Your instructions =>
Among the lines below, how many have the string "usage" in them? Only the number is wanted.

Given data =>
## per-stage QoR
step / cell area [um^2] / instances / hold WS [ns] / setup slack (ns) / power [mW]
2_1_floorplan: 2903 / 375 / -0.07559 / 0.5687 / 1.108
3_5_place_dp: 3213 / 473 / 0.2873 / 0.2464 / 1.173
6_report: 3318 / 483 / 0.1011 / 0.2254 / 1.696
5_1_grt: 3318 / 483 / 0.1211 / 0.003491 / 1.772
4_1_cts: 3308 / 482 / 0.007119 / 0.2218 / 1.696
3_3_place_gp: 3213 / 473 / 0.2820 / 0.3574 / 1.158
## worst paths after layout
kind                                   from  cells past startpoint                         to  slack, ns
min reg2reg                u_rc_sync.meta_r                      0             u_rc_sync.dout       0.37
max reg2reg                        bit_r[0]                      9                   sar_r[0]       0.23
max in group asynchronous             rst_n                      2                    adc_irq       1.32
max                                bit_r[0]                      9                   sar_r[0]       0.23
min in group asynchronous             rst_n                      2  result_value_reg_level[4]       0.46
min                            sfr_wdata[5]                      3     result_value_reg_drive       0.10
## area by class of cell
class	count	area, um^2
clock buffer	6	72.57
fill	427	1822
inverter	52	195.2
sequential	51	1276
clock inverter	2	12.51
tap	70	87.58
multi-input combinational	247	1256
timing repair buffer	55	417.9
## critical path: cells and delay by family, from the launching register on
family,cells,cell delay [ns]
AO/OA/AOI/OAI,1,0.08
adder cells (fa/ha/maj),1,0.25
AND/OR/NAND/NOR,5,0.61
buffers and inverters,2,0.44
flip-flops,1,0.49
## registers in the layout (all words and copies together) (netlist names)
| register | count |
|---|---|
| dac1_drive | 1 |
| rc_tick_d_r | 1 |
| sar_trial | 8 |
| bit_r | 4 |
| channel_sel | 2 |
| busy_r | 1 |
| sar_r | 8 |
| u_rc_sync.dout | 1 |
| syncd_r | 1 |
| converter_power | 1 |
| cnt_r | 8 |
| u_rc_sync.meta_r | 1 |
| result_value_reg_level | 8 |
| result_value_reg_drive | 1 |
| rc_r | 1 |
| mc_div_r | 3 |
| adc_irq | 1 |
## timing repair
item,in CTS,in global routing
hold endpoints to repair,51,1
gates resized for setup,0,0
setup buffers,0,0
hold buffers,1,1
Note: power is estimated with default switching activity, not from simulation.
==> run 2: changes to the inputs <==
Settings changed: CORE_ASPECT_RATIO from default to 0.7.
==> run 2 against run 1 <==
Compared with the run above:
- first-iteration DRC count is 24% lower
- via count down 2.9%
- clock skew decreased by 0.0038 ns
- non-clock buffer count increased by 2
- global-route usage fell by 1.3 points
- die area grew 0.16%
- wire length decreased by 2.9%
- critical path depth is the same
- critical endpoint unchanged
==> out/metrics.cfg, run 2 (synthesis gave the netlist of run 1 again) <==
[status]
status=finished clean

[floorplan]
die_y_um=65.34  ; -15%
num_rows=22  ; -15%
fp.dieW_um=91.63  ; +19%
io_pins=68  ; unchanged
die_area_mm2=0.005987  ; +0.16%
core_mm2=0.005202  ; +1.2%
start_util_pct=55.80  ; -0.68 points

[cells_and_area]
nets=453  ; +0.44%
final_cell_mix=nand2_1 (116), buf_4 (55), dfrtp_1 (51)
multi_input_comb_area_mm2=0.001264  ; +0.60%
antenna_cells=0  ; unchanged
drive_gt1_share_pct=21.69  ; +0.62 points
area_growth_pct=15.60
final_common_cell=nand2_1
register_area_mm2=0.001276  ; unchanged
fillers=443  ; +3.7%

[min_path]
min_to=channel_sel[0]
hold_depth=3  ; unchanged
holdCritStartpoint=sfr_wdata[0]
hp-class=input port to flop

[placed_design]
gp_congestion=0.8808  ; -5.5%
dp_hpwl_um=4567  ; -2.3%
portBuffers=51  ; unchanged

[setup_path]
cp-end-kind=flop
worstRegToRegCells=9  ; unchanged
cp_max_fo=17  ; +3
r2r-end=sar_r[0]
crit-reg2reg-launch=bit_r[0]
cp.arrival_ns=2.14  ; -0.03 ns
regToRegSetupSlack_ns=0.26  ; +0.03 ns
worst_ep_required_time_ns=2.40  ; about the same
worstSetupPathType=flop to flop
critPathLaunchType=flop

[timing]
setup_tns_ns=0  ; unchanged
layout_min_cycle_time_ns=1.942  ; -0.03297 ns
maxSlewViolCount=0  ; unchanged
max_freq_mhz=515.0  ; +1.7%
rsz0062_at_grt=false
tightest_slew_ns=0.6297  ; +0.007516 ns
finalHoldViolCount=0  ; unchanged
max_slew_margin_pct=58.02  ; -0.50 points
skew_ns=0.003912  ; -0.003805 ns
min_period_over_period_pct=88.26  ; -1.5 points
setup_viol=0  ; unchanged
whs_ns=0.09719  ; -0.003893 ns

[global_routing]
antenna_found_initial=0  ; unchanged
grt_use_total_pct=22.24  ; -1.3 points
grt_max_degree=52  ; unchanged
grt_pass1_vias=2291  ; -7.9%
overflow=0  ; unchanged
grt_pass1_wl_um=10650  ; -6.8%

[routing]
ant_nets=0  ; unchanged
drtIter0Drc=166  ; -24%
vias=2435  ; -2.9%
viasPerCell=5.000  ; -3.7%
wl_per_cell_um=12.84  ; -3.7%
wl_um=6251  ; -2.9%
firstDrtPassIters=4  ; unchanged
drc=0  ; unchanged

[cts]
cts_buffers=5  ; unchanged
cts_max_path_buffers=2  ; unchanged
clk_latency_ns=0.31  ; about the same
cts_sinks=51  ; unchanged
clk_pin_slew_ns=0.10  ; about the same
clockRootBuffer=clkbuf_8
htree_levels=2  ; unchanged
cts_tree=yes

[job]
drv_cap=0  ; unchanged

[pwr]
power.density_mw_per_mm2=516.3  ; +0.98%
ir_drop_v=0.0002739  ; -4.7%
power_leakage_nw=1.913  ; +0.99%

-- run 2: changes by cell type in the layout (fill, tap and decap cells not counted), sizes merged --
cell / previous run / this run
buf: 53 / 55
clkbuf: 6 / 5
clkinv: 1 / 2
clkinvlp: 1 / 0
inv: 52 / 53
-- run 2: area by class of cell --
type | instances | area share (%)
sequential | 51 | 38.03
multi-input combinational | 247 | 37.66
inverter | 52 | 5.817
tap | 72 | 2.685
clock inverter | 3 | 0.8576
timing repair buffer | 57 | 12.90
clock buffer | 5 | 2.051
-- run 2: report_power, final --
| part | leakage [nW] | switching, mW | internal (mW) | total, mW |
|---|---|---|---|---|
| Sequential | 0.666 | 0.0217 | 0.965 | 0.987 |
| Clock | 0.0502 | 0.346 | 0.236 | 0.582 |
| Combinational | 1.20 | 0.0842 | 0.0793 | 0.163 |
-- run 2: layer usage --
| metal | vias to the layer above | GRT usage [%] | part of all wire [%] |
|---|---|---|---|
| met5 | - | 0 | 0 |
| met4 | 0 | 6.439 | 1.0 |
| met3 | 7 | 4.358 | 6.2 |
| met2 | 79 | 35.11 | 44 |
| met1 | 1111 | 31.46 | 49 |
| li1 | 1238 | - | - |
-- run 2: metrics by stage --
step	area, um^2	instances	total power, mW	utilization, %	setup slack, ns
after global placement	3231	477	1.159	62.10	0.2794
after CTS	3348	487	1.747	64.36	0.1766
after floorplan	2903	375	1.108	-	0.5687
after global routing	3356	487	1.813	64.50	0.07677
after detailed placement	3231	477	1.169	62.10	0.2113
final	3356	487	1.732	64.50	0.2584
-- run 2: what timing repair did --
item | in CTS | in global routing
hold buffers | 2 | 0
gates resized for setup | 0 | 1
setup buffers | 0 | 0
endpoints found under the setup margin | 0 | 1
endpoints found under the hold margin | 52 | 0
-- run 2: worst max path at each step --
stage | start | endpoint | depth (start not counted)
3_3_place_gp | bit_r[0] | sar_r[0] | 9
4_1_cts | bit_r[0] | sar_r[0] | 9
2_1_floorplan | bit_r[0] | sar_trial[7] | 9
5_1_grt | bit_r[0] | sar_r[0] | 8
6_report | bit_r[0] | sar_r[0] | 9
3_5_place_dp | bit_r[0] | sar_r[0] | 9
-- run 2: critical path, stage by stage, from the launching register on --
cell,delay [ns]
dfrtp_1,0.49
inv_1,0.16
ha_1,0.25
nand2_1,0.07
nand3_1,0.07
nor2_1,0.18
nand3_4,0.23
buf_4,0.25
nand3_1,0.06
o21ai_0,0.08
<file path="src/pst_sig_analyzer.sv">
// Purpose: model of the external signature analyzer on the test points
// Assumes: start and stop share one lead, clocked by the phi2 reference
// Notes:   counts gate changes only; drives nothing back into the block
`timescale 1ns/10ps
module pst_sig_analyzer (
  input wire phi2_i,
  input wire gate_i,
  output reg [15:0] gate_edges_o
);
  reg gate_last;
  initial begin
    gate_edges_o = 16'h0000;
    gate_last = 1'b0;
  end
  // falling edges only, hold and self test off, one lead for start/stop
  always @(negedge phi2_i) begin
    if (gate_i !== gate_last) gate_edges_o <= gate_edges_o + 16'h0001;
    gate_last <= gate_i;
  end
endmodule // pst_sig_analyzer

</file>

Exercise answer =>
3